Four students at Toronto's Osgoode Hall Law School are accusing Maclean's magazine of violating their human rights over an article titled The Future Belongs to Islam.
They've filed complaints with the federal, Ontario and British Columbia human rights commissions over the October 2006 article.
The article discusses the high birth rate among Muslims and speculates that Islamic people could become the majority population in Europe. It also says some Muslims are violent radicals.
Naseem Mithoowani, one of the
Osgoode Hall law students bringing forward the complaint, said the article was
one of a series of articles offensive to Muslims.
"This isn't just one article in a context of fair and balanced media. This
really was the straw that broke the camel's back because it's one in a string of
articles that are anti-Islam and anti-Muslim," she told CBC News.
Khurrum Awan, another of the students, said the group will argue before the commissions that such articles tend to subject Muslims to hatred or contempt.
"To say that we share the same basic goals as terrorists … if you look at the theme of the article in the context, it is putting that label on all of us and I felt personally victimized," he said.

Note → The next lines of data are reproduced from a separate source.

File: src/sv/dll_pkg.sv
// Shared constants, types and codes for the linked list engine.
package dll_pkg;

   // Node store size and the widths that follow from it.
   localparam int CAPACITY = 64;
   localparam int SLOT_W   = (CAPACITY > 1) ? $clog2(CAPACITY) : 1;
   localparam int CNT_W    = $clog2(CAPACITY + 1);
   localparam int VALUE_W  = 32;

   typedef logic [SLOT_W-1:0]         slot_type;
   typedef logic [CNT_W-1:0]          count_type;
   typedef logic signed [VALUE_W-1:0] value_type;

   localparam count_type FULL_COUNT = count_type'(CAPACITY);

   // Operation codes of a request transaction.
   typedef enum logic [1:0] {
      KIND_PUSH_FRONT = 2'd0,
      KIND_PUSH_BACK  = 2'd1,
      KIND_REMOVE     = 2'd2,
      KIND_SEARCH     = 2'd3
   } kind_type;

   // Status codes of a response transaction.
   typedef enum logic [1:0] {
      STATUS_OK   = 2'd0,
      STATUS_FULL = 2'd1,
      STATUS_MISS = 2'd2
   } status_type;

endpackage

File: src/sv/dll_if.sv
// Request and response channel interfaces of the linked list engine.
interface dll_req_if;
   logic               valid;
   logic               ready;
   dll_pkg::kind_type  kind;
   dll_pkg::value_type value;

   modport source (output valid, output kind, output value, input ready);
   modport sink   (input valid, input kind, input value, output ready);
endinterface

interface dll_rsp_if;
   logic                 valid;
   logic                 ready;
   dll_pkg::status_type  status;
   dll_pkg::count_type   pos_from_head;
   dll_pkg::count_type   pos_from_tail;
   dll_pkg::count_type   entry_total;

   modport source (output valid, output status, output pos_from_head,
                   output pos_from_tail, output entry_total, input ready);
   modport sink   (input valid, input status, input pos_from_head,
                   input pos_from_tail, input entry_total, output ready);
endinterface

File: src/sv/dll_ram.sv
// Generic single-write, single-read memory with a registered read port.
module dll_ram #(
   parameter int WIDTH = 32,
   parameter int DEPTH = 64
) (
   input  logic                                          clock,
   input  logic                                          wr_en,
   input  logic [((DEPTH > 1) ? $clog2(DEPTH) : 1)-1:0]  wr_addr,
   input  logic [WIDTH-1:0]                              wr_data,
   input  logic [((DEPTH > 1) ? $clog2(DEPTH) : 1)-1:0]  rd_addr,
   output logic [WIDTH-1:0]                              rd_data
);

   logic [WIDTH-1:0] mem [DEPTH];

   // Write port and registered read port.
   always_ff @(posedge clock) begin
      if (wr_en) begin
         mem[wr_addr] <= wr_data;
      end
      rd_data <= mem[rd_addr];
   end

endmodule

File: src/sv/doubly_linked_list_engine.sv
// Top level of the linked list engine: sequencer and node store memories.
//
// Usage: one request transaction (kind, value) on req yields exactly one
// response transaction (status, pos_from_head, pos_from_tail, entry_total)
// on rsp, in order. Requests are taken one at a time; req.ready is high
// whenever the sequencer is idle, even while a finished response waits.
// Steps from the accepting edge to the response register:
//   push:          ST_SCAN checks one used bit per cycle and writes the
//                  node into the lowest free slot, then ST_LINK links the
//                  old end node to it (skipped onto an empty list); a full
//                  store goes straight to ST_FINISH;
//   remove/search: ST_WALK visits one node per cycle, since each step
//                  follows the next link read from the memory; an empty
//                  list goes straight to ST_FINISH.
// ST_FINISH loads the response and returns to ST_IDLE for the next request.
// Node values and links live in three memories with a registered read.
// Reset (synchronous) empties the list and clears all used bits at once;
// no clearing pass is needed. If the receiver stalls, the response holds
// in the output register and the next finished result waits behind it.
module doubly_linked_list_engine (
   input  logic        clock,
   input  logic        reset,
   dll_req_if.sink     req,
   dll_rsp_if.source   rsp
);
   import dll_pkg::*;

   typedef enum logic [2:0] {
      ST_IDLE,
      ST_SCAN,
      ST_LINK,
      ST_WALK,
      ST_FINISH
   } state_type;

   // Control registers.
   state_type             state_ff, state_in;
   logic [CAPACITY-1:0]   slot_used_ff, slot_used_in;
   slot_type              head_ff, head_in;
   slot_type              tail_ff, tail_in;
   count_type             count_ff, count_in;
   logic                  rsp_valid_ff, rsp_valid_in;

   // Working registers of the current transaction.
   kind_type              kind_ff, kind_in;
   value_type             value_ff, value_in;
   slot_type              scan_ff, scan_in;
   slot_type              cur_ff, cur_in;
   count_type             pos_ff, pos_in;
   slot_type              free_ff, free_in;
   slot_type              link_ff, link_in;
   status_type            res_status_ff, res_status_in;
   count_type             res_ph_ff, res_ph_in;
   count_type             res_pt_ff, res_pt_in;

   // Response payload registers.
   status_type            rsp_status_ff, rsp_status_in;
   count_type             rsp_ph_ff, rsp_ph_in;
   count_type             rsp_pt_ff, rsp_pt_in;
   count_type             rsp_total_ff, rsp_total_in;

   // Memory ports.
   logic                  val_we, prev_we, next_we;
   slot_type              val_wa, prev_wa, next_wa;
   value_type             val_wd;
   slot_type              prev_wd, next_wd;
   slot_type              rd_addr;
   value_type             val_rd;
   slot_type              prev_rd, next_rd;
   logic                  is_front;

   dll_ram #(.WIDTH(VALUE_W), .DEPTH(CAPACITY)) u_value_ram (
      .clock   (clock),
      .wr_en   (val_we),
      .wr_addr (val_wa),
      .wr_data (val_wd),
      .rd_addr (rd_addr),
      .rd_data (val_rd)
   );

   dll_ram #(.WIDTH(SLOT_W), .DEPTH(CAPACITY)) u_prev_ram (
      .clock   (clock),
      .wr_en   (prev_we),
      .wr_addr (prev_wa),
      .wr_data (prev_wd),
      .rd_addr (rd_addr),
      .rd_data (prev_rd)
   );

   dll_ram #(.WIDTH(SLOT_W), .DEPTH(CAPACITY)) u_next_ram (
      .clock   (clock),
      .wr_en   (next_we),
      .wr_addr (next_wa),
      .wr_data (next_wd),
      .rd_addr (rd_addr),
      .rd_data (next_rd)
   );

   // During a walk the next node is fetched straight from the read data.
   assign rd_addr  = (state_ff == ST_WALK) ? next_rd : head_ff;
   assign is_front = (kind_ff == KIND_PUSH_FRONT);

   assign req.ready         = (state_ff == ST_IDLE);
   assign rsp.valid         = rsp_valid_ff;
   assign rsp.status        = rsp_status_ff;
   assign rsp.pos_from_head = rsp_ph_ff;
   assign rsp.pos_from_tail = rsp_pt_ff;
   assign rsp.entry_total   = rsp_total_ff;

   // Sequencer next-state and memory control.
   always_comb begin
      state_in      = state_ff;
      slot_used_in  = slot_used_ff;
      head_in       = head_ff;
      tail_in       = tail_ff;
      count_in      = count_ff;
      rsp_valid_in  = rsp_valid_ff;
      kind_in       = kind_ff;
      value_in      = value_ff;
      scan_in       = scan_ff;
      cur_in        = cur_ff;
      pos_in        = pos_ff;
      free_in       = free_ff;
      link_in       = link_ff;
      res_status_in = res_status_ff;
      res_ph_in     = res_ph_ff;
      res_pt_in     = res_pt_ff;
      rsp_status_in = rsp_status_ff;
      rsp_ph_in     = rsp_ph_ff;
      rsp_pt_in     = rsp_pt_ff;
      rsp_total_in  = rsp_total_ff;

      val_we  = 1'b0;
      val_wa  = scan_ff;
      val_wd  = value_ff;
      prev_we = 1'b0;
      prev_wa = scan_ff;
      prev_wd = '0;
      next_we = 1'b0;
      next_wa = scan_ff;
      next_wd = '0;

      // The output register empties when the receiver takes it.
      if (rsp.ready) begin
         rsp_valid_in = 1'b0;
      end

      case (state_ff)
         ST_IDLE: begin
            res_ph_in = '0;
            res_pt_in = '0;
            if (req.valid) begin
               kind_in  = req.kind;
               value_in = req.value;
               if (req.kind == KIND_PUSH_FRONT || req.kind == KIND_PUSH_BACK) begin
                  if (count_ff == FULL_COUNT) begin
                     res_status_in = STATUS_FULL;
                     state_in      = ST_FINISH;
                  end else begin
                     scan_in  = '0;
                     state_in = ST_SCAN;
                  end
               end else if (count_ff == '0) begin
                  res_status_in = STATUS_MISS;
                  state_in      = ST_FINISH;
               end else begin
                  cur_in   = head_ff;
                  pos_in   = count_type'(1);
                  state_in = ST_WALK;
               end
            end
         end

         ST_SCAN: begin
            // Check one used bit per cycle; the first clear one takes the node.
            if (!slot_used_ff[scan_ff]) begin
               val_we  = 1'b1;
               prev_we = 1'b1;
               prev_wd = is_front ? slot_type'(0) : tail_ff;
               next_we = 1'b1;
               next_wd = is_front ? head_ff : slot_type'(0);
               slot_used_in[scan_ff] = 1'b1;
               count_in      = count_type'(count_ff + 1'b1);
               free_in       = scan_ff;
               link_in       = is_front ? head_ff : tail_ff;
               res_status_in = STATUS_OK;
               if (is_front) begin
                  head_in = scan_ff;
                  if (count_ff == '0) begin
                     tail_in = scan_ff;
                  end
               end else begin
                  tail_in = scan_ff;
                  if (count_ff == '0) begin
                     head_in = scan_ff;
                  end
               end
               state_in = (count_ff != '0) ? ST_LINK : ST_FINISH;
            end else begin
               scan_in = slot_type'(scan_ff + 1'b1);
            end
         end

         ST_LINK: begin
            // Point the old end node at the new one.
            if (is_front) begin
               prev_we = 1'b1;
               prev_wa = link_ff;
               prev_wd = free_ff;
            end else begin
               next_we = 1'b1;
               next_wa = link_ff;
               next_wd = free_ff;
            end
            state_in = ST_FINISH;
         end

         ST_WALK: begin
            // Read data holds the node at cur_ff, position pos_ff.
            if (val_rd == value_ff) begin
               res_status_in = STATUS_OK;
               if (kind_ff == KIND_SEARCH) begin
                  res_ph_in = pos_ff;
                  res_pt_in = count_type'(count_ff - pos_ff + 1'b1);
               end else begin
                  if (pos_ff == count_type'(1)) begin
                     head_in = next_rd;
                  end else begin
                     next_we = 1'b1;
                     next_wa = prev_rd;
                     next_wd = next_rd;
                  end
                  if (pos_ff == count_ff) begin
                     tail_in = prev_rd;
                  end else begin
                     prev_we = 1'b1;
                     prev_wa = next_rd;
                     prev_wd = prev_rd;
                  end
                  slot_used_in[cur_ff] = 1'b0;
                  count_in = count_type'(count_ff - 1'b1);
               end
               state_in = ST_FINISH;
            end else if (pos_ff == count_ff) begin
               res_status_in = STATUS_MISS;
               state_in      = ST_FINISH;
            end else begin
               cur_in = next_rd;
               pos_in = count_type'(pos_ff + 1'b1);
            end
         end

         ST_FINISH: begin
            // Load the response once the output register is free.
            if (!rsp_valid_ff || rsp.ready) begin
               rsp_valid_in  = 1'b1;
               rsp_status_in = res_status_ff;
               rsp_ph_in     = res_ph_ff;
               rsp_pt_in     = res_pt_ff;
               rsp_total_in  = count_ff;
               state_in      = ST_IDLE;
            end
         end

         default: begin
            state_in = ST_IDLE;
         end
      endcase
   end

   // State and registered outputs.
   always_ff @(posedge clock) begin
      if (reset) begin
         state_ff     <= ST_IDLE;
         slot_used_ff <= '0;
         head_ff      <= '0;
         tail_ff      <= '0;
         count_ff     <= '0;
         rsp_valid_ff <= 1'b0;
      end else begin
         state_ff     <= state_in;
         slot_used_ff <= slot_used_in;
         head_ff      <= head_in;
         tail_ff      <= tail_in;
         count_ff     <= count_in;
         rsp_valid_ff <= rsp_valid_in;
      end
      kind_ff       <= kind_in;
      value_ff      <= value_in;
      scan_ff       <= scan_in;
      cur_ff        <= cur_in;
      pos_ff        <= pos_in;
      free_ff       <= free_in;
      link_ff       <= link_in;
      res_status_ff <= res_status_in;
      res_ph_ff     <= res_ph_in;
      res_pt_ff     <= res_pt_in;
      rsp_status_ff <= rsp_status_in;
      rsp_ph_ff     <= rsp_ph_in;
      rsp_pt_ff     <= rsp_pt_in;
      rsp_total_ff  <= rsp_total_in;
   end

endmodule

Maclean's said it stands behind the writer of the article, Mark Steyn, and it is confident the human rights commissions will find no merit in the complaint.
Faisal Joseph, a lawyer from the Canadian Islamic Congress who is representing the four students, argued that journalists can't write just anything.

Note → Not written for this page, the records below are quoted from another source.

==> src/hw/rtl/ac_pd_core.sv <==
// ----------------------------------------------------------------------------
// ac_pd_core
// Tick pipeline, zero-cross filter, phase counters, gate pulses, result beat.
// ----------------------------------------------------------------------------
module ac_pd_core import ac_pd_pkg::*; #(
  parameter int TIME_WIDTH       = TIME_WIDTH_DEF,
  parameter int PULSE_WIDTH_BITS = PULSE_WIDTH_DEF
) (
  input  logic clk_i,
  input  logic rst_ni,
  input  cfg_t cfg_i,
  input  dly_t delay_i [2],
  input  logic in_valid_i,
  output logic in_ready_o,
  input  logic zero_cross_level_i,
  output logic out_valid_o,
  input  logic out_ready_i,
  output logic gate_one_o,
  output logic gate_two_o,
  output logic zc_accepted_o
);

  localparam int TW     = TIME_WIDTH;
  localparam int PW     = PULSE_WIDTH_BITS;
  localparam int CMP_W  = (TW > HOLD_W) ? TW : HOLD_W;
  localparam int PCMP_W = (PW > PULSE_CFG_W) ? PW : PULSE_CFG_W;
  localparam int LAST   = PIPE_DEPTH - 1;
  localparam logic [TW-1:0] TIME_MAX = {TW{1'b1}};

  logic [PIPE_DEPTH-1:0] stg_vld_q, stg_lvl_q, stg_rdy, stg_vld_in, stg_lvl_in;
  logic                  proc_en, fire, lvl;

  logic          prev_d, prev_q;
  logic [TW-1:0] since_d, since_q, since_inc;
  logic          zc_acc;

  logic [PCMP_W-1:0] gp_ext;
  logic [PW-1:0]     gp;
  logic [1:0]        gate;

  logic out_vld_q;
  logic gate_one_q, gate_two_q, zc_acc_q;

  // Stage handshake: a stage loads when empty or when it hands its beat on.
  assign proc_en = !out_vld_q || out_ready_i;

  always_comb begin
    stg_rdy[LAST] = !stg_vld_q[LAST] || proc_en;
    for (int i = LAST - 1; i >= 0; i--) begin
      stg_rdy[i] = !stg_vld_q[i] || stg_rdy[i+1];
    end
  end

  always_comb begin
    stg_vld_in[0] = in_valid_i;
    stg_lvl_in[0] = zero_cross_level_i;
    for (int i = 1; i < PIPE_DEPTH; i++) begin
      stg_vld_in[i] = stg_vld_q[i-1];
      stg_lvl_in[i] = stg_lvl_q[i-1];
    end
  end

  assign in_ready_o = stg_rdy[0];

  always_ff @(posedge clk_i or negedge rst_ni) begin
    if (!rst_ni) begin
      stg_vld_q <= '0;
    end else begin
      for (int i = 0; i < PIPE_DEPTH; i++) begin
        if (stg_rdy[i]) begin
          stg_vld_q[i] <= stg_vld_in[i];
        end
      end
    end
  end

  always_ff @(posedge clk_i) begin
    for (int i = 0; i < PIPE_DEPTH; i++) begin
      if (stg_rdy[i]) begin
        stg_lvl_q[i] <= stg_lvl_in[i];
      end
    end
  end

  assign fire = stg_vld_q[LAST] && proc_en;
  assign lvl  = stg_lvl_q[LAST];

  // Zero-cross filter: saturate first, then test the edge against the count.
  assign since_inc = (since_q == TIME_MAX) ? since_q : (since_q + 1'b1);
  assign zc_acc    = lvl && !prev_q && (CMP_W'(since_inc) > CMP_W'(cfg_i.zc_holdoff));
  assign since_d   = fire ? (zc_acc ? '0 : since_inc) : since_q;
  assign prev_d    = fire ? lvl : prev_q;

  always_ff @(posedge clk_i or negedge rst_ni) begin
    if (!rst_ni) begin
      prev_q  <= 1'b0;
      since_q <= '0;
    end else begin
      prev_q  <= prev_d;
      since_q <= since_d;
    end
  end

  assign gp_ext = PCMP_W'(cfg_i.gate_pulse);
  assign gp     = gp_ext[PW-1:0];

  for (genvar ch = 0; ch < 2; ch++) begin : g_ch
    logic [BRIGHT_W-1:0] bright;
    logic                enabled, restart, armed, hit, load;
    logic [TW-1:0]       cnt, cnt_d, cnt_q;
    logic                armed_d, armed_q;
    logic [PW-1:0]       pulse, pulse_d, pulse_q;

    assign bright  = (ch == 0) ? cfg_i.bright_ch1 : cfg_i.bright_ch2;
    assign enabled = (bright != '0);
    assign restart = zc_acc && enabled;
    assign armed   = armed_q || restart;
    assign cnt     = restart ? '0 : cnt_q;
    assign hit     = CMP_W'(cnt) >= CMP_W'(delay_i[ch]);
    // A disabled channel that fires just disarms.
    assign load    = armed && hit && enabled;
    assign pulse   = load ? gp : pulse_q;
    assign gate[ch] = (pulse != '0);

    always_comb begin
      cnt_d   = cnt_q;
      armed_d = armed_q;
      pulse_d = pulse_q;
      if (fire) begin
        cnt_d   = (armed && !hit && (cnt != TIME_MAX)) ? (cnt + 1'b1) : cnt;
        armed_d = armed && !hit;
        pulse_d = (pulse != '0) ? (pulse - 1'b1) : pulse;
      end
    end

    always_ff @(posedge clk_i or negedge rst_ni) begin
      if (!rst_ni) begin
        cnt_q   <= '0;
        armed_q <= 1'b0;
        pulse_q <= '0;
      end else begin
        cnt_q   <= cnt_d;
        armed_q <= armed_d;
        pulse_q <= pulse_d;
      end
    end
  end

  // Result register: hold the beat until the receiver takes it.
  always_ff @(posedge clk_i or negedge rst_ni) begin
    if (!rst_ni) begin
      out_vld_q <= 1'b0;
    end else if (proc_en) begin
      out_vld_q <= stg_vld_q[LAST];
    end
  end

  always_ff @(posedge clk_i) begin
    if (fire) begin
      gate_one_q <= gate[0];
      gate_two_q <= gate[1];
      zc_acc_q   <= zc_acc;
    end
  end

  assign out_valid_o   = out_vld_q;
  assign gate_one_o    = gate_one_q;
  assign gate_two_o    = gate_two_q;
  assign zc_accepted_o = zc_acc_q;

endmodule
==> src/assert_macros.svh <==
// ----------------------------------------------------------------------------
// assert_macros.svh
// Shared concurrent assertion macros for the clock time set controller.
// ----------------------------------------------------------------------------
`ifndef ASSERT_MACROS_SVH
`define ASSERT_MACROS_SVH

// Check prop in the same cycle as cond, outside reset.
`define ASSERT_IMPLIES(label, clk, rst_n, cond, prop, msg) \
	label: assert property (@(posedge clk) disable iff (!(rst_n)) (cond) |-> (prop)) \
		else $error(msg);

// Check prop in the cycle after cond, outside reset.
`define ASSERT_NEXT(label, clk, rst_n, cond, prop, msg) \
	label: assert property (@(posedge clk) disable iff (!(rst_n)) (cond) |=> (prop)) \
		else $error(msg);

`endif

==> src/ctsc_pkg.sv <==
// ----------------------------------------------------------------------------
// ctsc_pkg
// Types, codes and tables shared by the clock time set controller.
// ----------------------------------------------------------------------------
package ctsc_pkg;

	typedef enum logic [1:0] {
		OP_TURN   = 2'd0,
		OP_BUTTON = 2'd1,
		OP_TICK   = 2'd2
	} op_t;

	typedef enum logic [1:0] {
		MODE_SHOW         = 2'd0,
		MODE_EDIT_HOURS   = 2'd1,
		MODE_EDIT_MINUTES = 2'd2,
		MODE_COMMIT_WAIT  = 2'd3
	} mode_t;

	// channel codes in a colour table entry
	localparam logic [1:0] CODE_HALF = 2'd1;
	localparam logic [1:0] CODE_FULL = 2'd2;

	localparam logic [5:0] HOUR_LAST      = 6'd23;
	localparam logic [5:0] HOURS_PER_DAY  = 6'd24;
	localparam logic [6:0] MINUTE_LAST    = 7'd59;
	localparam logic [6:0] MINUTES_PER_HR = 7'd60;
	localparam logic [6:0] MINUTE_CARRY   = 7'd100;
	localparam logic [3:0] LEVEL_MAX      = 4'd15;
	localparam logic [15:0] IDLE_MAX      = 16'hFFFF;
	localparam logic [15:0] TIMEOUT_RESET = 16'd30;

	// x / 100 for x < 4096 as (x * 5243) >> 19
	localparam logic [12:0] DIV100_MUL   = 13'd5243;
	localparam int          DIV100_SHIFT = 19;

	localparam logic [3:0] MASK_SHOW    = 4'b0000;
	localparam logic [3:0] MASK_HOURS   = 4'b0011;
	localparam logic [3:0] MASK_MINUTES = 4'b1100;
	localparam logic [3:0] MASK_STORE   = 4'b1111;

	localparam logic [5:0] COLOR_CODES [32] = '{
		6'h01, 6'h02, 6'h04, 6'h05, 6'h06, 6'h08, 6'h09, 6'h0A,
		6'h10, 6'h11, 6'h12, 6'h14, 6'h15, 6'h16, 6'h18, 6'h19, 6'h1A,
		6'h20, 6'h21, 6'h22, 6'h24, 6'h25, 6'h26, 6'h28, 6'h29, 6'h2A,
		6'h00, 6'h00, 6'h00, 6'h00, 6'h00, 6'h00
	};

	typedef struct packed {
		logic [1:0]        op;
		logic signed [1:0] step;
		logic              button_down;
		logic              new_second;
		logic [11:0]       rtc_time;
		logic [5:0]        rtc_hours;
		logic [6:0]        rtc_minutes;
	} item_t;

	typedef struct packed {
		logic [1:0]  mode_now;
		logic [11:0] display_value;
		logic [4:0]  base_color_index;
		logic [7:0]  blink_red;
		logic [7:0]  blink_green;
		logic [7:0]  blink_blue;
		logic [3:0]  blink_digits;
		logic        store_strobe;
		logic [11:0] store_value;
	} result_t;

	// hours * 100 + minutes with shifts and adds
	function automatic logic [11:0] join_time(logic [5:0] hours, logic [6:0] minutes);
		logic [11:0] h;
		h = {6'd0, hours};
		return (h << 6) + (h << 5) + (h << 2) + {5'd0, minutes};
	endfunction

	function automatic logic [7:0] chan_level(logic [1:0] code, logic [7:0] lvl);
		logic [7:0] r;
		case (code)
			CODE_HALF: r = lvl >> 1;
			CODE_FULL: r = lvl;
			default:   r = 8'd0;
		endcase
		return r;
	endfunction

endpackage

==> src/ctsc_cmd_if.sv <==
// ----------------------------------------------------------------------------
// ctsc_cmd_if
// Event channel: turns, button edges and ticks with clock time.
// ----------------------------------------------------------------------------
interface ctsc_cmd_if;
	logic              valid;
	logic              ready;
	logic [1:0]        op;
	logic signed [1:0] step;
	logic              button_down;
	logic              new_second;
	logic [11:0]       rtc_time;

	modport source (output valid, output op, output step, output button_down,
		output new_second, output rtc_time, input ready);
	modport sink (input valid, input op, input step, input button_down,
		input new_second, input rtc_time, output ready);
endinterface

==> src/ctsc_disp_if.sv <==
// ----------------------------------------------------------------------------
// ctsc_disp_if
// Result channel: display state and committed time.
// ----------------------------------------------------------------------------
interface ctsc_disp_if;
	logic        valid;
	logic        ready;
	logic [1:0]  mode_now;
	logic [11:0] display_value;
	logic [4:0]  base_color_index;
	logic [7:0]  blink_red;
	logic [7:0]  blink_green;
	logic [7:0]  blink_blue;
	logic [3:0]  blink_digits;
	logic        store_strobe;
	logic [11:0] store_value;

	modport source (output valid, output mode_now, output display_value,
		output base_color_index, output blink_red, output blink_green,
		output blink_blue, output blink_digits, output store_strobe,
		output store_value, input ready);
	modport sink (input valid, input mode_now, input display_value,
		input base_color_index, input blink_red, input blink_green,
		input blink_blue, input blink_digits, input store_strobe,
		input store_value, output ready);
endinterface
**config.mk**
```make
export PLATFORM = sky130hd
export DESIGN_NAME = socks5_request_parser_core
export DESIGN_NICKNAME = d
export VERILOG_FILES = /design/src/hdl/s5rp_pkg.sv /design/src/hdl/s5rp_front.sv /design/src/hdl/s5rp_back.sv /design/src/hdl/s5rp_resq.sv /design/src/hdl/socks5_request_parser_core.sv
export SDC_FILE = /design/constraint.sdc
export NUM_CORES = 1
export LEC_CHECK = 0
export BUFFER_PORTS_ARGS = -buffer_cell sky130_fd_sc_hd__buf_2
export CAP_MARGIN = 15
export CORE_ASPECT_RATIO = 1.2
export CORE_MARGIN = 10
export CORE_UTILIZATION = 60
export DETAILED_ROUTE_END_ITERATION = 6
export PLACE_DENSITY = 0.83
export SYNTH_ARGS = -nofsm -noshare
export SYNTH_HDL_FRONTEND = slang
export SYNTH_SLANG_ARGS = --single-unit
```
**constraint.sdc**
```tcl
create_clock -name i_clk -period 7.56 [get_ports i_clk]
set_input_delay 0.378 -clock i_clk [delete_from_list [all_inputs] [get_ports i_clk]]
set_output_delay 0.378 -clock i_clk [all_outputs]
set_load 0.005 [all_outputs]
```
[config.mk]
export PLATFORM = sky130hd
export DESIGN_NAME = tccs_ctrl
export DESIGN_NICKNAME = d
export VERILOG_FILES = /design/src/rtl/assert_macros.svh /design/src/rtl/tccs_pkg.sv /design/src/rtl/tccs_ctrl.sv
export SDC_FILE = /design/constraint.sdc
export NUM_CORES = 1
export LEC_CHECK = 0
export BUFFER_PORTS_ARGS = -buffer_cell sky130_fd_sc_hd__buf_2
export CAP_MARGIN = 30
export CORE_AREA = 8 8 45 47
export DETAILED_ROUTE_END_ITERATION = 6
export DIE_AREA = 0 0 53 55
export GPL_ROUTABILITY_DRIVEN = 1
export PLACE_DENSITY_LB_ADDON = 0.08
export SYNTH_ARGS = -nofsm -noshare
export SYNTH_HDL_FRONTEND = slang
export SYNTH_SLANG_ARGS = --single-unit
[constraint.sdc]
create_clock -name clk -period 1.6 [get_ports clk]
set_clock_uncertainty 0.1 [all_clocks]
set_input_delay 0.16 -clock clk [delete_from_list [all_inputs] [get_ports clk]]
set_output_delay 0.16 -clock clk [all_outputs]
set_load 0.03 [all_outputs]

"You have to be responsible. There are limits on freedom of expression, people seem to forget that," he said.
'This is Canada, not Sudan, Egypt or Pakistan, where the press is stifled.' —Sohail Raza of the Muslim Canadian Congress
But Sohail Raza, a representative of the Muslim Canadian Congress, said Maclean's had the right to publish the article.
"This is Canada, not Sudan, Egypt or Pakistan, where the press is stifled," he said. "There is absolute freedom of expression and people have an opportunity to voice their opinion."
Alan Borovoy of the Canadian
Civil Liberties Association said the organization is concerned about the human
rights complaints process.
It's too easy to claim an article may subject a group to hate or contempt under
commission rules, Borovoy said.
"Even truthful articles describing some of the awful situations in this world could run afoul of this law, it is so broad and such a potential threat to freedom of speech," he said.